● TASK DIRECTIONS: The result should be every line in the data below that carries the string "selected".

|---|

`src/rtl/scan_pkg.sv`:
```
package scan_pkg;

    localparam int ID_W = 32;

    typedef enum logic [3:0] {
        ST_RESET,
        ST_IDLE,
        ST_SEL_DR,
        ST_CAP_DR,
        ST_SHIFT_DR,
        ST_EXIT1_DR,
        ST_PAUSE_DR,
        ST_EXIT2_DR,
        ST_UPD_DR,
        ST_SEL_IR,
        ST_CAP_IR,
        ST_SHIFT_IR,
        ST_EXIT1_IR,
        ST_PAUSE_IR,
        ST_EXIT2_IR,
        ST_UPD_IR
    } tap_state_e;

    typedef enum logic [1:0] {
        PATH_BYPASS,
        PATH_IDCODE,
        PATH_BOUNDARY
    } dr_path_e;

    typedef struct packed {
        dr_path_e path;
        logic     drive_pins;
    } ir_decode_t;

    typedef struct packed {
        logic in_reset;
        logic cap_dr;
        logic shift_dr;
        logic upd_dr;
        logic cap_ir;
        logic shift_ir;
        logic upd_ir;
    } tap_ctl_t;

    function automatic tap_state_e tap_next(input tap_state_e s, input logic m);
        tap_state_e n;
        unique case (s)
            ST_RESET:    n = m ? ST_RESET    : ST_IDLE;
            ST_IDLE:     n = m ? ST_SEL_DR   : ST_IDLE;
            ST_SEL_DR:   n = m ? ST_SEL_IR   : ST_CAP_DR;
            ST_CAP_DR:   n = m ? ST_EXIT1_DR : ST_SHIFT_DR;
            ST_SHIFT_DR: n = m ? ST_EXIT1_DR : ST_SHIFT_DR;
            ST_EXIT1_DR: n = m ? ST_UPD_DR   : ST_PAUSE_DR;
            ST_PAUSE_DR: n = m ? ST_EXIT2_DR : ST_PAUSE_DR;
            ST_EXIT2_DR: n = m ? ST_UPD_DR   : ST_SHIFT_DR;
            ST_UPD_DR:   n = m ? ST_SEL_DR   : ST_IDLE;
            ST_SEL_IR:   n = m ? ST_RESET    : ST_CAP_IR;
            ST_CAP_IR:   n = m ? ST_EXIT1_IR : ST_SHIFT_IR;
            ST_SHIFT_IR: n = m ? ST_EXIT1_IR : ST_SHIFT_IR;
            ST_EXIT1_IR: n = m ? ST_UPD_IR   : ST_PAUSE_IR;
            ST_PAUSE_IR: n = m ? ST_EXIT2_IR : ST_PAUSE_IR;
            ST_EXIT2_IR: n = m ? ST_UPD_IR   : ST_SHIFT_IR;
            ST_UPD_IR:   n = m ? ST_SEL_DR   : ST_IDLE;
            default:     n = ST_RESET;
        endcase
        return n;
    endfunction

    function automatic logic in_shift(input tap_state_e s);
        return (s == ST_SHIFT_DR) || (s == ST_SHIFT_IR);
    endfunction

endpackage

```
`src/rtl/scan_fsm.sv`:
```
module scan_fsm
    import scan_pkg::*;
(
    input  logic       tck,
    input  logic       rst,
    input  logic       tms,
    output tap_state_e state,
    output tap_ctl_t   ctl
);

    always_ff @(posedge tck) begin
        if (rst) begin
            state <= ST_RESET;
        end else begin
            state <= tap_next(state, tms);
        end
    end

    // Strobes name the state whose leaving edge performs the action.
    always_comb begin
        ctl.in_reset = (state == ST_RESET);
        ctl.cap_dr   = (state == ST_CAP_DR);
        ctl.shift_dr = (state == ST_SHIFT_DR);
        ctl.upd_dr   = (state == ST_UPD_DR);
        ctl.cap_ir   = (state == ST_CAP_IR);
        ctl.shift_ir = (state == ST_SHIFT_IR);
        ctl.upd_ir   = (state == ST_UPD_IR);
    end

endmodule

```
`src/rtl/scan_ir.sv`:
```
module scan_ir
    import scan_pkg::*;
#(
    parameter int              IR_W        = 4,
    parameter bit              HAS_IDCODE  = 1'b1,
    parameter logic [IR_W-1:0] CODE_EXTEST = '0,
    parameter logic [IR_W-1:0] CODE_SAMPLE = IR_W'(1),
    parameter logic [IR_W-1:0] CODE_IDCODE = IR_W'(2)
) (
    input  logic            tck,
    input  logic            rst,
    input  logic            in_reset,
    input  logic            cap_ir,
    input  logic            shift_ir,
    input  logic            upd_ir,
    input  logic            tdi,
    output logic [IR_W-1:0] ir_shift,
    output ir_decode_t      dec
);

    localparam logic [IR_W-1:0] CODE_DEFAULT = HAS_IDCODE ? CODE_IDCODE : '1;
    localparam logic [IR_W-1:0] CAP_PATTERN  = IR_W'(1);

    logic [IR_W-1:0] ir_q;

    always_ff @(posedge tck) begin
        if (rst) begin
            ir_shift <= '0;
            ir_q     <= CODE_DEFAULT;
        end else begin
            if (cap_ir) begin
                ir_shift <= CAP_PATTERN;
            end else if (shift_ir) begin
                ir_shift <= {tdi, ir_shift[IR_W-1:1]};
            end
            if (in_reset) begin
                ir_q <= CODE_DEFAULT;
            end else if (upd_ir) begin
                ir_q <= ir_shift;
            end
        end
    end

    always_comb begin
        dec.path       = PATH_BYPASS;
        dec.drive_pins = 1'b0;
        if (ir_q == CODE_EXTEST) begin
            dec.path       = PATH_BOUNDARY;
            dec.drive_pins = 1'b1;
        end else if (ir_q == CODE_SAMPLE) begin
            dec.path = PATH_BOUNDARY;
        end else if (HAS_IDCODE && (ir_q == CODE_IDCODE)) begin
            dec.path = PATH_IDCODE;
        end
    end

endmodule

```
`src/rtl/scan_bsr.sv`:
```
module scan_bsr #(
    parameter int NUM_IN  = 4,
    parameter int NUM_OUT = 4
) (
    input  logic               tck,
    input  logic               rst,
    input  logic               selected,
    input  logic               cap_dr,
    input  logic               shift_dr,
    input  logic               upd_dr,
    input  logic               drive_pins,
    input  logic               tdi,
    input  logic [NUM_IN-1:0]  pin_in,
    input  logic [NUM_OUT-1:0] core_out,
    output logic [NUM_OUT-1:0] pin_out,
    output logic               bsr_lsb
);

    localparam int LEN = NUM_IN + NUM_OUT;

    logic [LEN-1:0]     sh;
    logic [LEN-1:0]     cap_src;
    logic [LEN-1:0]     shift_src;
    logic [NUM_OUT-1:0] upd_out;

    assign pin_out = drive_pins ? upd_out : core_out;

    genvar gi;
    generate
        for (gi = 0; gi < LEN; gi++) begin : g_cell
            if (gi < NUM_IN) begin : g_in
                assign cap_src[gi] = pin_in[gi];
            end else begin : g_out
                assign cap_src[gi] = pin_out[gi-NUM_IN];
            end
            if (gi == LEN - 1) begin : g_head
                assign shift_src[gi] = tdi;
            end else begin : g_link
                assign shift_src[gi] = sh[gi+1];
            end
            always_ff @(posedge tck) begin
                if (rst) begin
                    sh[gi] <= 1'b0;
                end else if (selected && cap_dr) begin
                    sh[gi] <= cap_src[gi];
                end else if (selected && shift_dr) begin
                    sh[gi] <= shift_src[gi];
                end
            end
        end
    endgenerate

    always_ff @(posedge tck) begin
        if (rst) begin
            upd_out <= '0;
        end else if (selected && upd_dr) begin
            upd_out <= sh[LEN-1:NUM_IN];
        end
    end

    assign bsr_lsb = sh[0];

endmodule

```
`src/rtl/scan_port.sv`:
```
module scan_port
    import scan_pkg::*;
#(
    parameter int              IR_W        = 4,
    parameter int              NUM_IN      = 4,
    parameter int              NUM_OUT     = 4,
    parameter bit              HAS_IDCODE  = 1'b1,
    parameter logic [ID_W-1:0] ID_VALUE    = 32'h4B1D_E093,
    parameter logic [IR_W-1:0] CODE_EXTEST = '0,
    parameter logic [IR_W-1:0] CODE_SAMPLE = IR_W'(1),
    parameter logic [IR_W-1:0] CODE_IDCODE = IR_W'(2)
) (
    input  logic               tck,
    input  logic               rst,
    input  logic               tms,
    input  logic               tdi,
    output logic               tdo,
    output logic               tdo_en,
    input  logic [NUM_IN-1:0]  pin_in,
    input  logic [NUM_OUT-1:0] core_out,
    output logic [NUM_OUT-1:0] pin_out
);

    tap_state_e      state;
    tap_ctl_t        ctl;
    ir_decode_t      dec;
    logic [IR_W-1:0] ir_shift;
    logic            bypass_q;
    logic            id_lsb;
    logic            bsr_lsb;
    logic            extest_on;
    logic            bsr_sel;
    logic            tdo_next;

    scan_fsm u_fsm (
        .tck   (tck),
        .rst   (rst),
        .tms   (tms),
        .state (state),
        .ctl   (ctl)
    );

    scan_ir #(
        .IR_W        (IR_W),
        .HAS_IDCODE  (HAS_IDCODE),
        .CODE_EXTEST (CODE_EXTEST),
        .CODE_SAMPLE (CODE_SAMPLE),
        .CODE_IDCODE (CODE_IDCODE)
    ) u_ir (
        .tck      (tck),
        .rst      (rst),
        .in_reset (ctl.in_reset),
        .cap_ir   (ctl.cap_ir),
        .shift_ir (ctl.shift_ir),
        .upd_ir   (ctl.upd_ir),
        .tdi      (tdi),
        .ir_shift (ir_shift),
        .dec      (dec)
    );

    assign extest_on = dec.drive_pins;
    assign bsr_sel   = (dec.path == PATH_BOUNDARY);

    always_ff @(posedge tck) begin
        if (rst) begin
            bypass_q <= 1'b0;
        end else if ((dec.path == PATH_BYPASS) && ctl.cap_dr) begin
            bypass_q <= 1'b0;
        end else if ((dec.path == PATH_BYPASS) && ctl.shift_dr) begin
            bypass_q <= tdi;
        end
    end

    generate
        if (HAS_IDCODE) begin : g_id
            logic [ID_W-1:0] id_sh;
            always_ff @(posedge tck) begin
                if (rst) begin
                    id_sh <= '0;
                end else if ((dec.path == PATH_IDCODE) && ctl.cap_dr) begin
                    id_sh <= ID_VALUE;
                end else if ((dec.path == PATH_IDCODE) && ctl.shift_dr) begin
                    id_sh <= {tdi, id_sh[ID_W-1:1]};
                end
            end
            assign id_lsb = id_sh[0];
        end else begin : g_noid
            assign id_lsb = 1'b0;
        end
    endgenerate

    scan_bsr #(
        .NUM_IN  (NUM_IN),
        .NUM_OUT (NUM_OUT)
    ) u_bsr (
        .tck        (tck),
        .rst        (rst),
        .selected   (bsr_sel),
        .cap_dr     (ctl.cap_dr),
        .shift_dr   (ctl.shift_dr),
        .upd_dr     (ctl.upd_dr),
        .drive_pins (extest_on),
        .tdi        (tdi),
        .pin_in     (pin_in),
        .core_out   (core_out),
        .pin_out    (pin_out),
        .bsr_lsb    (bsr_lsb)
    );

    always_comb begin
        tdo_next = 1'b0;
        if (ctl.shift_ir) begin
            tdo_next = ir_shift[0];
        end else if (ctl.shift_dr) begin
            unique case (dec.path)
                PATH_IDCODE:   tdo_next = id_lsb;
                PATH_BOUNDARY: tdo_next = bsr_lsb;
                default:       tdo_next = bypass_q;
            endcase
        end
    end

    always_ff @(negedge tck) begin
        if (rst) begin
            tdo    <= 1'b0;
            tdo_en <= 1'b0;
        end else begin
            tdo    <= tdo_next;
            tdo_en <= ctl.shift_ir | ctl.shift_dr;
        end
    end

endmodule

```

|---|

● TASK RESULT:
    input  logic               selected,
                end else if (selected && cap_dr) begin
                end else if (selected && shift_dr) begin
        end else if (selected && upd_dr) begin
        .selected   (bsr_sel),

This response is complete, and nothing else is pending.